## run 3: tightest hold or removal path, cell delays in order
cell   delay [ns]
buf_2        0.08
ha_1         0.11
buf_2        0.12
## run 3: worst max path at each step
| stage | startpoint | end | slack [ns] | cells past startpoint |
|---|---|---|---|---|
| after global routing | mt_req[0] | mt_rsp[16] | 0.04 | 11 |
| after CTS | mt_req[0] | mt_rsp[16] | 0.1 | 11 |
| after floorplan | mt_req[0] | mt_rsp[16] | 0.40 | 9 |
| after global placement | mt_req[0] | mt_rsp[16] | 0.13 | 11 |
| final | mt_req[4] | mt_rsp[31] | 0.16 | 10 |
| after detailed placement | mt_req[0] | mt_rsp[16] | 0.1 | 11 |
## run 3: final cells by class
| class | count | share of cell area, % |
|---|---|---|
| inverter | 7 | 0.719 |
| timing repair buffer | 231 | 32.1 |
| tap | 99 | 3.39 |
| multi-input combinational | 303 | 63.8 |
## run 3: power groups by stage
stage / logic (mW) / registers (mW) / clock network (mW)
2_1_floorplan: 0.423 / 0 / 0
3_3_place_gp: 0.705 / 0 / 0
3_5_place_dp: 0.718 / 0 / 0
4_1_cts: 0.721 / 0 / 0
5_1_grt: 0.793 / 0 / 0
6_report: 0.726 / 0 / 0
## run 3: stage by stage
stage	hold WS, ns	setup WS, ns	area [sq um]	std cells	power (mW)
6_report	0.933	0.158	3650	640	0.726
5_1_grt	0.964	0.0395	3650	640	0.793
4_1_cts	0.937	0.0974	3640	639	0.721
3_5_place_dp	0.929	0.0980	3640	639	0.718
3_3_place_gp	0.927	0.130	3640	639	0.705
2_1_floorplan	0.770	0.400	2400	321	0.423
`src/sv/bthm_pkg.sv`:
```
// shared types and constants for the branch target hit merge table
`default_nettype none
package bthm_pkg;

   localparam int TABLE_SLOTS = 1024;

   localparam int KIND_W   = 2;
   localparam int KEY_W    = 64;
   localparam int ADDR_W   = 64;
   localparam int STACK_W  = 5;
   localparam int COUNT_W  = 32;
   localparam int SLOT_W   = 10;
   localparam int STATUS_W = 3;

   localparam logic [KIND_W-1:0] KIND_MERGE = 2'd0;
   localparam logic [KIND_W-1:0] KIND_READ  = 2'd1;
   localparam logic [KIND_W-1:0] KIND_CLEAR = 2'd2;

   localparam logic [STATUS_W-1:0] STATUS_ACCUM   = 3'd0;
   localparam logic [STATUS_W-1:0] STATUS_INSERT  = 3'd1;
   localparam logic [STATUS_W-1:0] STATUS_DROPPED = 3'd2;
   localparam logic [STATUS_W-1:0] STATUS_IGNORED = 3'd3;
   localparam logic [STATUS_W-1:0] STATUS_DONE    = 3'd4;

   typedef struct packed {
      logic [KEY_W-1:0]   key;
      logic [ADDR_W-1:0]  source;
      logic [STACK_W-1:0] stack;
      logic [ADDR_W-1:0]  site;
      logic [COUNT_W-1:0] count;
   } entry_type;

   typedef struct packed {
      logic [KEY_W-1:0]   item_key;
      logic [KEY_W-1:0]   slot_key;
      logic [COUNT_W-1:0] slot_count;
      logic [COUNT_W-1:0] hits;
   } match_req_type;

   typedef struct packed {
      logic               hit;
      logic [COUNT_W-1:0] sum;
   } match_rsp_type;

   typedef enum logic [2:0] {
      ST_IDLE,
      ST_SEARCH,
      ST_RD_WAIT,
      ST_ACCUM,
      ST_INSERT,
      ST_BLANK
   } state_type;

endpackage
`default_nettype wire

```
`src/sv/bthm_sequencer.sv`:
```
// transaction sequencer: slot search, insert, accumulate, read and clear
`default_nettype none
module bthm_sequencer #(
   parameter int TABLE_SLOTS = bthm_pkg::TABLE_SLOTS,
   localparam int IDX_W = $clog2(TABLE_SLOTS),
   localparam int CNT_W = $clog2(TABLE_SLOTS + 1),
   localparam int CMP_W = (CNT_W > bthm_pkg::SLOT_W) ? CNT_W : bthm_pkg::SLOT_W
) (
   input  wire logic                            clock,
   input  wire logic                            reset,
   input  wire logic                            req_valid,
   output logic                                 req_ready,
   input  wire logic [bthm_pkg::KIND_W-1:0]     req_kind,
   input  wire logic [bthm_pkg::KEY_W-1:0]      req_target_key,
   input  wire logic [bthm_pkg::ADDR_W-1:0]     req_source_addr,
   input  wire logic [bthm_pkg::STACK_W-1:0]    req_stack_index,
   input  wire logic [bthm_pkg::ADDR_W-1:0]     req_site_addr,
   input  wire logic [bthm_pkg::COUNT_W-1:0]    req_hit_count,
   input  wire logic [bthm_pkg::SLOT_W-1:0]     req_read_slot,
   output logic                                 rsp_valid,
   input  wire logic                            rsp_ready,
   output logic [bthm_pkg::STATUS_W-1:0]        rsp_status,
   output logic [bthm_pkg::SLOT_W-1:0]          rsp_slot,
   output bthm_pkg::entry_type                  rsp_entry,
   output logic                                 ram_rd_en,
   output logic [IDX_W-1:0]                     ram_rd_addr,
   input  wire bthm_pkg::entry_type             ram_rd_data,
   output logic                                 ram_wr_en,
   output logic [IDX_W-1:0]                     ram_wr_addr,
   output bthm_pkg::entry_type                  ram_wr_data,
   output bthm_pkg::match_req_type              mt_req,
   input  wire bthm_pkg::match_rsp_type         mt_rsp
);

   bthm_pkg::state_type state_ff, state_in;
   logic [CNT_W-1:0] fill_ff, fill_in;
   logic [CNT_W-1:0] idx_ff, idx_in;
   logic [IDX_W-1:0] cmp_idx_ff, cmp_idx_in;
   logic cmp_valid_ff, cmp_valid_in;
   logic [bthm_pkg::STATUS_W-1:0] blank_status_ff, blank_status_in;

   logic clear_ff;
   logic [bthm_pkg::KEY_W-1:0]   key_ff;
   logic [bthm_pkg::ADDR_W-1:0]  source_ff;
   logic [bthm_pkg::STACK_W-1:0] stack_ff;
   logic [bthm_pkg::ADDR_W-1:0]  site_ff;
   logic [bthm_pkg::COUNT_W-1:0] hits_ff;
   logic [bthm_pkg::SLOT_W-1:0]  read_slot_ff;

   logic rsp_valid_ff, rsp_valid_in;
   logic [bthm_pkg::STATUS_W-1:0] rsp_status_ff, rsp_status_in;
   logic [bthm_pkg::SLOT_W-1:0] rsp_slot_ff, rsp_slot_in;
   bthm_pkg::entry_type rsp_entry_ff, rsp_entry_in;

   logic accept;
   logic out_free;
   logic load;
   bthm_pkg::entry_type ent;

   assign accept   = req_valid && req_ready;
   assign out_free = !rsp_valid_ff || rsp_ready;

   always_comb begin
      mt_req.item_key   = key_ff;
      mt_req.slot_key   = ram_rd_data.key;
      mt_req.slot_count = ram_rd_data.count;
      mt_req.hits       = hits_ff;
   end

   always_comb begin
      state_in        = state_ff;
      fill_in         = fill_ff;
      idx_in          = idx_ff;
      cmp_idx_in      = cmp_idx_ff;
      cmp_valid_in    = cmp_valid_ff;
      blank_status_in = blank_status_ff;
      req_ready       = 1'b0;
      load            = 1'b0;
      rsp_status_in   = rsp_status_ff;
      rsp_slot_in     = rsp_slot_ff;
      rsp_entry_in    = rsp_entry_ff;
      ram_rd_en       = 1'b0;
      ram_rd_addr     = idx_ff[IDX_W-1:0];
      ram_wr_en       = 1'b0;
      ram_wr_addr     = cmp_idx_ff;
      ent             = ram_rd_data;
      ent.count       = mt_rsp.sum;
      ram_wr_data     = ent;

      unique case (state_ff)
         bthm_pkg::ST_IDLE: begin
            req_ready = 1'b1;
            if (req_valid) begin
               case (req_kind)
                  bthm_pkg::KIND_MERGE: begin
                     if (req_target_key == '0) begin
                        blank_status_in = bthm_pkg::STATUS_IGNORED;
                        state_in        = bthm_pkg::ST_BLANK;
                     end else begin
                        idx_in       = '0;
                        cmp_valid_in = 1'b0;
                        state_in     = bthm_pkg::ST_SEARCH;
                     end
                  end
                  bthm_pkg::KIND_READ: begin
                     ram_rd_en   = 1'b1;
                     ram_rd_addr = IDX_W'(req_read_slot);
                     state_in    = bthm_pkg::ST_RD_WAIT;
                  end
                  default: begin
                     blank_status_in = bthm_pkg::STATUS_DONE;
                     state_in        = bthm_pkg::ST_BLANK;
                  end
               endcase
            end
         end
         bthm_pkg::ST_SEARCH: begin
            if (cmp_valid_ff && mt_rsp.hit) begin
               state_in = bthm_pkg::ST_ACCUM;
            end else if (idx_ff != fill_ff) begin
               ram_rd_en    = 1'b1;
               cmp_idx_in   = idx_ff[IDX_W-1:0];
               cmp_valid_in = 1'b1;
               idx_in       = idx_ff + 1'b1;
            end else if (cmp_valid_ff) begin
               cmp_valid_in = 1'b0;
            end else if (fill_ff == CNT_W'(TABLE_SLOTS)) begin
               blank_status_in = bthm_pkg::STATUS_DROPPED;
               state_in        = bthm_pkg::ST_BLANK;
            end else begin
               state_in = bthm_pkg::ST_INSERT;
            end
         end
         bthm_pkg::ST_ACCUM: begin
            if (out_free) begin
               ram_wr_en     = 1'b1;
               load          = 1'b1;
               rsp_status_in = bthm_pkg::STATUS_ACCUM;
               rsp_slot_in   = bthm_pkg::SLOT_W'(cmp_idx_ff);
               rsp_entry_in  = ent;
               state_in      = bthm_pkg::ST_IDLE;
            end
         end
         bthm_pkg::ST_INSERT: begin
            ent.key    = key_ff;
            ent.source = source_ff;
            ent.stack  = stack_ff;
            ent.site   = site_ff;
            ent.count  = hits_ff;
            ram_wr_data = ent;
            ram_wr_addr = fill_ff[IDX_W-1:0];
            if (out_free) begin
               ram_wr_en     = 1'b1;
               load          = 1'b1;
               rsp_status_in = bthm_pkg::STATUS_INSERT;
               rsp_slot_in   = bthm_pkg::SLOT_W'(fill_ff);
               rsp_entry_in  = ent;
               fill_in       = fill_ff + 1'b1;
               state_in      = bthm_pkg::ST_IDLE;
            end
         end
         bthm_pkg::ST_RD_WAIT: begin
            if (out_free) begin
               load          = 1'b1;
               rsp_status_in = bthm_pkg::STATUS_DONE;
               rsp_slot_in   = read_slot_ff;
               if (CMP_W'(read_slot_ff) < CMP_W'(fill_ff)) begin
                  rsp_entry_in = ram_rd_data;
               end else begin
                  rsp_entry_in = '0;
               end
               state_in = bthm_pkg::ST_IDLE;
            end
         end
         bthm_pkg::ST_BLANK: begin
            if (out_free) begin
               load          = 1'b1;
               rsp_status_in = blank_status_ff;
               rsp_slot_in   = '0;
               rsp_entry_in  = '0;
               if (clear_ff) begin
                  fill_in = '0;
               end
               state_in = bthm_pkg::ST_IDLE;
            end
         end
         default: begin
            state_in = bthm_pkg::ST_IDLE;
         end
      endcase

      if (load) begin
         rsp_valid_in = 1'b1;
      end else if (rsp_ready) begin
         rsp_valid_in = 1'b0;
      end else begin
         rsp_valid_in = rsp_valid_ff;
      end
   end

   always_ff @(posedge clock) begin
      if (reset) begin
         state_ff     <= bthm_pkg::ST_IDLE;
         fill_ff      <= '0;
         cmp_valid_ff <= 1'b0;
         rsp_valid_ff <= 1'b0;
      end else begin
         state_ff     <= state_in;
         fill_ff      <= fill_in;
         cmp_valid_ff <= cmp_valid_in;
         rsp_valid_ff <= rsp_valid_in;
      end
   end

   always_ff @(posedge clock) begin
      idx_ff          <= idx_in;
      cmp_idx_ff      <= cmp_idx_in;
      blank_status_ff <= blank_status_in;
      rsp_status_ff   <= rsp_status_in;
      rsp_slot_ff     <= rsp_slot_in;
      rsp_entry_ff    <= rsp_entry_in;
      if (accept) begin
         clear_ff     <= (req_kind == bthm_pkg::KIND_CLEAR);
         key_ff       <= req_target_key;
         source_ff    <= req_source_addr;
         stack_ff     <= req_stack_index;
         site_ff      <= req_site_addr;
         hits_ff      <= req_hit_count;
         read_slot_ff <= req_read_slot;
      end
   end

   assign rsp_valid  = rsp_valid_ff;
   assign rsp_status = rsp_status_ff;
   assign rsp_slot   = rsp_slot_ff;
   assign rsp_entry  = rsp_entry_ff;

endmodule
`default_nettype wire

```
### src/hw/rtl/mfmi_front.sv
// ----------------------------------------------------------------------------
// mfmi_front
// Input side: takes words, drops those that do nothing, queues the rest.
// ----------------------------------------------------------------------------
module mfmi_front #(
  parameter int NRULE = 16
) (
  input  logic            clk,
  input  logic            rst_n,
  input  logic            in_valid,
  output logic            in_ready,
  input  mfmi_pkg::cmd_t  in_cmd,
  output logic            q_valid,
  output mfmi_pkg::cmd_t  q_cmd,
  input  logic            q_pop
);

  mfmi_pkg::cmd_t slot_r [2];
  logic       wptr_r, wptr_nxt;
  logic       rptr_r, rptr_nxt;
  logic [1:0] cnt_r, cnt_nxt;
  logic       keep;
  logic       push;

  // opcode 7 and out-of-range rule writes have no effect
  always_comb begin
    keep = 1'b1;
    unique case (in_cmd.opcode)
      mfmi_pkg::OP_HEADER, mfmi_pkg::OP_REPLY, mfmi_pkg::OP_RD_PAT,
      mfmi_pkg::OP_TG_PAT:
        keep = (32'(in_cmd.rule_index) < NRULE);
      mfmi_pkg::OP_RD_FRAME, mfmi_pkg::OP_TG_FRAME, mfmi_pkg::OP_MATCH:
        keep = 1'b1;
      default:
        keep = 1'b0;
    endcase
  end

  assign in_ready = (cnt_r != 2'd2);
  assign push     = in_valid && in_ready && keep;
  assign q_valid  = (cnt_r != 2'd0);
  assign q_cmd    = slot_r[rptr_r];

  always_comb begin
    wptr_nxt = push  ? ~wptr_r : wptr_r;
    rptr_nxt = q_pop ? ~rptr_r : rptr_r;
    cnt_nxt  = cnt_r + 2'(push) - 2'(q_pop);
  end

  always_ff @(posedge clk) begin
    if (!rst_n) begin
      wptr_r <= 1'b0;
      rptr_r <= 1'b0;
      cnt_r  <= 2'd0;
    end else begin
      wptr_r <= wptr_nxt;
      rptr_r <= rptr_nxt;
      cnt_r  <= cnt_nxt;
    end
  end

  always_ff @(posedge clk) begin
    if (push) begin
      slot_r[wptr_r] <= in_cmd;
    end
  end

endmodule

════════════════════

> **PROBLEM REQUIREMENTS**: Up to and including the line that holds "after detailed placement", reproduce the records above exactly from their first line, and give nothing else.

> **FINISHED TASK**:
## run 3: tightest hold or removal path, cell delays in order
cell   delay [ns]
buf_2        0.08
ha_1         0.11
buf_2        0.12
## run 3: worst max path at each step
| stage | startpoint | end | slack [ns] | cells past startpoint |
|---|---|---|---|---|
| after global routing | mt_req[0] | mt_rsp[16] | 0.04 | 11 |
| after CTS | mt_req[0] | mt_rsp[16] | 0.1 | 11 |
| after floorplan | mt_req[0] | mt_rsp[16] | 0.40 | 9 |
| after global placement | mt_req[0] | mt_rsp[16] | 0.13 | 11 |
| final | mt_req[4] | mt_rsp[31] | 0.16 | 10 |
| after detailed placement | mt_req[0] | mt_rsp[16] | 0.1 | 11 |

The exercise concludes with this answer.